Looks like a Grizzly mini lathe and drill press.  He also has a pedestal grinder shown.


----------



## Bill W. (Mar 7, 2017)

Charles,
My wife and I started watching BBT a couple months ago and now watch 2-3 episodes a day. ( they're rebroadcast on 3-4 different channels daily)
Catch them on the dvr and watch at our leisure.  IMHO... the best comedy on  tv right now.   Bill W.


----------



## Charles Spencer (Mar 7, 2017)

Bill W. said:


> My wife and I started watching BBT a couple months ago and now watch 2-3 episodes a day. ( they're rebroadcast on 3-4 different channels daily)

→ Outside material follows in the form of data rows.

==> src/rtl/rgb_chain_encoder.sv <==
module rgb_chain_encoder #(
  parameter int LEN_W   = 13,
  parameter int LATCH_W = 13
) (
  input  logic               clk,
  input  logic               rst_n,
  input  logic               start,
  input  logic [LEN_W-1:0]   word_count,
  input  logic [2:0]         order_sel,
  input  logic [5:0]         hi1,
  input  logic [4:0]         lo1,
  input  logic [4:0]         hi0,
  input  logic [5:0]         lo0,
  input  logic [LATCH_W-1:0] latch_len,
  input  logic               fifo_valid,
  input  logic [23:0]        fifo_data,
  output logic               fifo_pop,
  output logic               dout,
  output logic               busy,
  output logic               done
);
  localparam int CW = LATCH_W;

  typedef enum logic [2:0] {S_IDLE, S_FETCH, S_HIGH, S_LOW, S_LATCH} state_t;

  state_t        st;
  logic [23:0]   shreg;
  logic [4:0]    bit_idx;
  logic [LEN_W-1:0] left;
  logic [CW-1:0] cnt;
  logic          done_q;

  function automatic logic [23:0] reorder(input logic [23:0] px, input logic [2:0] sel);
    logic [7:0] r, g, b;
    r = px[23:16];
    g = px[15:8];
    b = px[7:0];
    case (sel)
      3'd0:    return {r, g, b};
      3'd1:    return {r, b, g};
      3'd3:    return {g, b, r};
      3'd4:    return {b, r, g};
      3'd5:    return {b, g, r};
      default: return {g, r, b};
    endcase
  endfunction

  function automatic logic [CW-1:0] nz(input logic [CW-1:0] v);
    return (v == '0) ? CW'(1) : v;
  endfunction

  logic [23:0]   nxt;
  logic [CW-1:0] hi_nxt, hi_follow, lo_cur, latch_eff;
  logic          phase_end, last_bit, more;

  assign nxt       = reorder(fifo_data, order_sel);
  assign hi_nxt    = nz(nxt[23]   ? CW'(hi1) : CW'(hi0));
  assign hi_follow = nz(shreg[22] ? CW'(hi1) : CW'(hi0));
  assign lo_cur    = nz(shreg[23] ? CW'(lo1) : CW'(lo0));
  assign latch_eff = nz(latch_len);
  assign phase_end = (cnt == CW'(1));
  assign last_bit  = (bit_idx == 5'd0);
  assign more      = (left > LEN_W'(1));

  assign fifo_pop = fifo_valid &&
                    ((st == S_FETCH) || (st == S_LOW && phase_end && last_bit && more));
  assign dout = (st == S_HIGH);
  assign busy = (st != S_IDLE);
  assign done = done_q;

  always_ff @(posedge clk or negedge rst_n) begin
    if (!rst_n) begin
      st      <= S_IDLE;
      shreg   <= '0;
      bit_idx <= '0;
      left    <= '0;
      cnt     <= '0;
      done_q  <= 1'b0;
    end else begin
      done_q <= 1'b0;
      case (st)
        S_IDLE: if (start) begin
          left <= word_count;
          if (word_count == '0) begin
            cnt <= latch_eff;
            st  <= S_LATCH;
          end else begin
            st <= S_FETCH;
          end
        end
        S_FETCH: if (fifo_valid) begin
          shreg   <= nxt;
          bit_idx <= 5'd23;
          cnt     <= hi_nxt;
          st      <= S_HIGH;
        end
        S_HIGH: if (phase_end) begin
          cnt <= lo_cur;
          st  <= S_LOW;
        end else begin
          cnt <= cnt - CW'(1);
        end
        S_LOW: if (phase_end) begin
          if (!last_bit) begin
            shreg   <= {shreg[22:0], 1'b0};
            bit_idx <= bit_idx - 5'd1;
            cnt     <= hi_follow;
            st      <= S_HIGH;
          end else begin
            left <= left - LEN_W'(1);
            if (!more) begin
              cnt <= latch_eff;
              st  <= S_LATCH;
            end else if (fifo_valid) begin
              shreg   <= nxt;
              bit_idx <= 5'd23;
              cnt     <= hi_nxt;
              st      <= S_HIGH;
            end else begin
              st <= S_FETCH;
            end
          end
        end else begin
          cnt <= cnt - CW'(1);
        end
        S_LATCH: if (phase_end) begin
          done_q <= 1'b1;
          st     <= S_IDLE;
        end else begin
          cnt <= cnt - CW'(1);
        end
        default: st <= S_IDLE;
      endcase
    end
  end
endmodule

I actually just started watching them in syndication about a month ago.  But the timeline jumped around too much between stations.  Then I found the first 9 seasons on bluray for $53:

https://www.amazon.com/gp/product/B018SBS856/

So now I have a much better idea as to what is happening.


----------



## Bill W. (Mar 8, 2017)

Charles Spencer said:


> I actually just started watching them in syndication about a month ago.  But the timeline jumped around too much between stations.  Then I found the first 9 seasons on bluray for $53:
> 
> https://www.amazon.com/gp/product/B018SBS856/
> 
> So now I have a much better idea as to what is happening.


Charles...
Thanks for the tip... we're gonna order that and start from the beginning.  Just read an article about the insane amount of $$$ it costs CBS per episode for total production costs..... 50 mil per show.  We always liked Seinfeld and this is kind of a replacement.  Thanks again for the heads up... Bill W.


----------



## Scruffy (Mar 13, 2017)

Me and my wife never miss the show, about the only tv I watch.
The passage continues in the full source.